My boobs are too big for dog training! :uhoh:

I have to rock my body back on fronts if I want to spit a treat at the dogs, or else it will bounce off my chest and go too far out. And it makes it a lot harder to see my dog in heel position because if I stand straight up my view is blocked.

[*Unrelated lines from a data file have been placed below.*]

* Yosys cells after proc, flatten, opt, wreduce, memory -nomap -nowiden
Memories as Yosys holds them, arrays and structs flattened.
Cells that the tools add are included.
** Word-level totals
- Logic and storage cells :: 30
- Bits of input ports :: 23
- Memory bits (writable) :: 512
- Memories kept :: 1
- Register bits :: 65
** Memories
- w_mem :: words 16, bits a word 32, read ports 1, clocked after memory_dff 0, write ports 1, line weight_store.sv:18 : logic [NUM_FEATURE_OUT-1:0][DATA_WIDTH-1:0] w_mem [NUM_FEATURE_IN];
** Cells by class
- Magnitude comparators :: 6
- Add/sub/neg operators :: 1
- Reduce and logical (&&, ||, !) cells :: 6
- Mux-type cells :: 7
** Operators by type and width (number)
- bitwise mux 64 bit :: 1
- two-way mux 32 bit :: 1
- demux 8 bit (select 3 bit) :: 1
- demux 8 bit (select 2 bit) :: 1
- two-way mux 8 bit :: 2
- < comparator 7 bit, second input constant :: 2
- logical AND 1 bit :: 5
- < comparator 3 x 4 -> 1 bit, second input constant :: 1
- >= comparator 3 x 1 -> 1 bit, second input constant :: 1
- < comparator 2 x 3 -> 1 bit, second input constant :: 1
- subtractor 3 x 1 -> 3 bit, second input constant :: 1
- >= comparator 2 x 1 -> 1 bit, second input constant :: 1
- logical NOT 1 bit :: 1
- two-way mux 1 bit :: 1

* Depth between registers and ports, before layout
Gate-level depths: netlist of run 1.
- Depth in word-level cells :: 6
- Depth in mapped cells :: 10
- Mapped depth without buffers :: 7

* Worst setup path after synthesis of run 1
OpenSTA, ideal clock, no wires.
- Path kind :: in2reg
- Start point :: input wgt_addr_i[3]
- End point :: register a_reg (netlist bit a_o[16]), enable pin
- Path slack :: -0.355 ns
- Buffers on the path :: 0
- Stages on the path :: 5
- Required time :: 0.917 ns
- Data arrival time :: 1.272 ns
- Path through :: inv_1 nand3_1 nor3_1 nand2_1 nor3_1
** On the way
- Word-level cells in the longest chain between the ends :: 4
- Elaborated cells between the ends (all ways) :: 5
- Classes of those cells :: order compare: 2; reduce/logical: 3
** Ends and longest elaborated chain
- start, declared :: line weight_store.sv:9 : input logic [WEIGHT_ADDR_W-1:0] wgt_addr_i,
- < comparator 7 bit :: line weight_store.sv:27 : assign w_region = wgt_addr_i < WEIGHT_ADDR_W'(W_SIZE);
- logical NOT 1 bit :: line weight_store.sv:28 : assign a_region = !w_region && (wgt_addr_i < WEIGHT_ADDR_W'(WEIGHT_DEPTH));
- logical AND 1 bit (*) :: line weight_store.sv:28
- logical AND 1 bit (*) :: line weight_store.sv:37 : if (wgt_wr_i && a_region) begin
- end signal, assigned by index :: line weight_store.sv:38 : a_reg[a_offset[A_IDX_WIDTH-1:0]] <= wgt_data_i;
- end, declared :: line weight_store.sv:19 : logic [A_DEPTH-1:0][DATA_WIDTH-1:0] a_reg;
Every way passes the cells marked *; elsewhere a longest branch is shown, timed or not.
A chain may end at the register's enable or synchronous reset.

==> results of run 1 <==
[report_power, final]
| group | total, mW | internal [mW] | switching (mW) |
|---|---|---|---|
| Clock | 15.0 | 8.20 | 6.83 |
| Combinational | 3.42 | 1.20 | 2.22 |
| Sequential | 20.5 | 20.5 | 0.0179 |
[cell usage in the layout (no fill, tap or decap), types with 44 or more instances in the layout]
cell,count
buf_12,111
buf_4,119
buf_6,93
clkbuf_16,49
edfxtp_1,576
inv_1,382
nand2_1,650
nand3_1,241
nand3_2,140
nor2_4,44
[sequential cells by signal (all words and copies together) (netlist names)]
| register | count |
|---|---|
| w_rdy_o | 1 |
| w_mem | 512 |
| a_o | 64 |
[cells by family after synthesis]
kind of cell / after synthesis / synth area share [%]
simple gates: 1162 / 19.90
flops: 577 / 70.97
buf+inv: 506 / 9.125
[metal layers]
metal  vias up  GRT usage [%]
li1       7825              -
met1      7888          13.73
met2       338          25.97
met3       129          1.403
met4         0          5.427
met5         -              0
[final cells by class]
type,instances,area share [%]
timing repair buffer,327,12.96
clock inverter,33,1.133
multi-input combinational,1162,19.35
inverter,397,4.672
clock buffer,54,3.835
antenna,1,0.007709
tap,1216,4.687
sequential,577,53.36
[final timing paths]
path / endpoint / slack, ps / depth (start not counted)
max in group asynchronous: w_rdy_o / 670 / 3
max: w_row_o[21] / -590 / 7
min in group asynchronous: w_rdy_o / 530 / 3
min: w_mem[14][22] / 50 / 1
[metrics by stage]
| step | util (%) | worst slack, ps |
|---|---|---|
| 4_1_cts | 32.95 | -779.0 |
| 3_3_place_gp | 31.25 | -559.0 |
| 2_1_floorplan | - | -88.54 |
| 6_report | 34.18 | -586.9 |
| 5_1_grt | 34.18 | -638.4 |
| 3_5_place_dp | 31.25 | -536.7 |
### src/verilog/ks10_settings.svh
/*
 * KS10 bus settings
 * memory size, I/O windows, responder latencies and bus timeout
 */
`ifndef KS10_SETTINGS_SVH
`define KS10_SETTINGS_SVH

////////////////////////////////////////
// main memory
////////////////////////////////////////

// words of main memory, answered when the I/O flag is low
`define KS10_MEM_WORDS 1024

////////////////////////////////////////
// I/O address windows
////////////////////////////////////////

// console mailbox words
`define KS10_CONS_BASE  18'o200000
`define KS10_CONS_WORDS 4

// adapter register file
`define KS10_UBA_BASE  18'o763000
`define KS10_UBA_WORDS 16

////////////////////////////////////////
// acknowledge latencies in cycles
////////////////////////////////////////

`define KS10_MEM_LAT  2
`define KS10_CONS_LAT 1
`define KS10_UBA_LAT  3

// cycles without acknowledge before nonexistent memory
`define KS10_NXM_TIMEOUT 8

`endif

### src/verilog/ks10Pkg.sv
/*
 * KS10 bus types
 * data word and physical address shared by the bus responders
 */
package ks10Pkg;

   ////////////////////////////////////////
   // data word
   ////////////////////////////////////////

   // one 36-bit word
   // bit 0 is the most significant bit, as on the KS10
   // bit 35 is the least significant bit
   typedef logic [0:35] ks10Word_t;

   ////////////////////////////////////////
   // address
   ////////////////////////////////////////

   // 18-bit physical or I/O address
   // same numbering as the data word
   // low order bits select a word inside a window
   typedef logic [0:17] ks10Addr_t;

   // memory space is selected with the I/O flag low
   // I/O space is selected with the I/O flag high
   // both spaces share this address type

endpackage

### src/verilog/consRegs.sv
/*
 * KS10 console registers
 * mailbox words in I/O space with a one-cycle acknowledge
 */
`timescale 1ns/10ps
`include "ks10_settings.svh"

module consRegs (
   input  logic               clk,
   input  logic               rstN,
   input  logic               busREQ,
   input  logic               busIO,
   input  logic               busWRITE,
   input  ks10Pkg::ks10Addr_t busADDR,
   input  ks10Pkg::ks10Word_t busDATA,
   output logic               consACK,
   output ks10Pkg::ks10Word_t consDATA
);
   import ks10Pkg::*;

   localparam int unsigned addrW  = $bits(ks10Addr_t);
   localparam int unsigned consAw = $clog2(`KS10_CONS_WORDS);

   ks10Word_t         mbox [`KS10_CONS_WORDS];
   logic [consAw-1:0] consIdx;
   logic              consHit;
   ks10Word_t         rdData;

   ////////////////////////////////////////
   // window decode
   ////////////////////////////////////////

   // window is aligned so the low bits pick the mailbox
   assign consIdx = busADDR[addrW-consAw:addrW-1];

   assign consHit = busREQ && busIO &&
                    (busADDR >= ks10Addr_t'(`KS10_CONS_BASE)) &&
                    (busADDR <  ks10Addr_t'(`KS10_CONS_BASE + `KS10_CONS_WORDS));

   ////////////////////////////////////////
   // mailbox words and acknowledge
   ////////////////////////////////////////

   // mailboxes read zero after reset
   always_ff @(posedge clk or negedge rstN) begin
      if (!rstN) begin
         for (int i = 0; i < `KS10_CONS_WORDS; i++) begin
            mbox[i] <= '0;
         end
         consACK <= 1'b0;
      end else begin
         if (consHit && busWRITE) begin
            mbox[consIdx] <= busDATA;
         end
         consACK <= consHit;
      end
   end

   // read word, zero on a write
   always_ff @(posedge clk) begin
      rdData <= (consHit && !busWRITE) ? mbox[consIdx] : '0;
   end

   assign consDATA = consACK ? rdData : '0;

endmodule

I think I should look into getting a breast reduction surgery to make me a better dog trainer! :


----------



## hotel4dogs (Sep 29, 2008)

OMG, too funny, I have the same problem. Obedience is NOTHING....try trotting around the breed ring....just about giving yourself black eyes, despite wearing a steel belted radial bra!!!!


----------



## Joe and Sam's Mom (Sep 2, 2007)

Well I don't know about the dog training part, but I did have the operation Best thing I ever did!!!


----------



## AmberSunrise (Apr 1, 2009)

LOL - I knew there must be a reasons to be glad I'm not so (errr) 'well endowed' - my treats can pretty much go straight down through the valley


----------



## esSJay (Apr 13, 2009)

Amen, sistahs! Watching the nationals last weekend, I just felt so bad for some of the ladies running around the ring because it just looked so painful!  I hope to have the surgery in the next 2 or 3 years but thankfully until then, I have an amazing sports bra that really straps these girls in!


----------



## 2golddogs (Oct 19, 2009)

You ladies are a scream :roflmao:. Thanks for the smile - I needed that. BTW - no problem here seeing my dog in heel position


----------



## BeckyB (Jan 21, 2008)

LOL, I don`t have this problem but i remember in high school years ago when i rode hunter/jumpers all my well endowed riding friends would tell me how lucky i was for being flat chested,lol
All my non riding friends with flat chests were stuffing there bras but i was happy to be flat chested.
I now have Tennessee Walkers but i`m still glad i`m not `well endowed` while i`m running around with my dogs.


----------



## MaddieMagoo (Aug 14, 2007)

Haha...too funny!!!! Luckily I don't have that problem. I'm flat as a pancake! haha. =P


----------



## K9-Design (Jan 18, 2009)

HAHAHAHHAAA!!! Okay that made me LOL all over the place!
I have never had that problem but I do have enough BUTT to go around! DaNg!!!!


----------



## janine (Aug 8, 2009)

Thanks for the laugh ..... funny thread!!! ::lol:


----------



## IowaGold (Nov 3, 2009)

Maybe there's a surgeon somewhere that would work out a bulk rate? Or better yet, set up a clinic at a dog show!


----------



## HiTideGoldens (Dec 29, 2009)

I'm in the same club! When I showed Jack for the first time I wore my super duper running bra (this one, it's awesome! http://www.barenecessities.com/Anit...ire-Sports-Bra_product_Anita5527_,search,.htm.) My husband saw me packing it and was like "uh, a little overboard for a dog show, don't you think?" He doesn't understand.


----------



## Titan1 (Jan 19, 2010)

Okay you ladies are totally cracking me up.. My instructor tells me when I am slouching....hooters up and out...of course she can say that .. she has nothing to stick up and out.....my dog disapears..ROFL!


----------



## missmarstar (Jul 22, 2007)

You ladies are hilarious!!!


----------



## sharlin (Feb 26, 2007)

Well I've obviously been hanging out in the wrong areas of GRF!!!
My advice - just learn to spit farther!!
BTW - this tread is completely useless without pics!!!


----------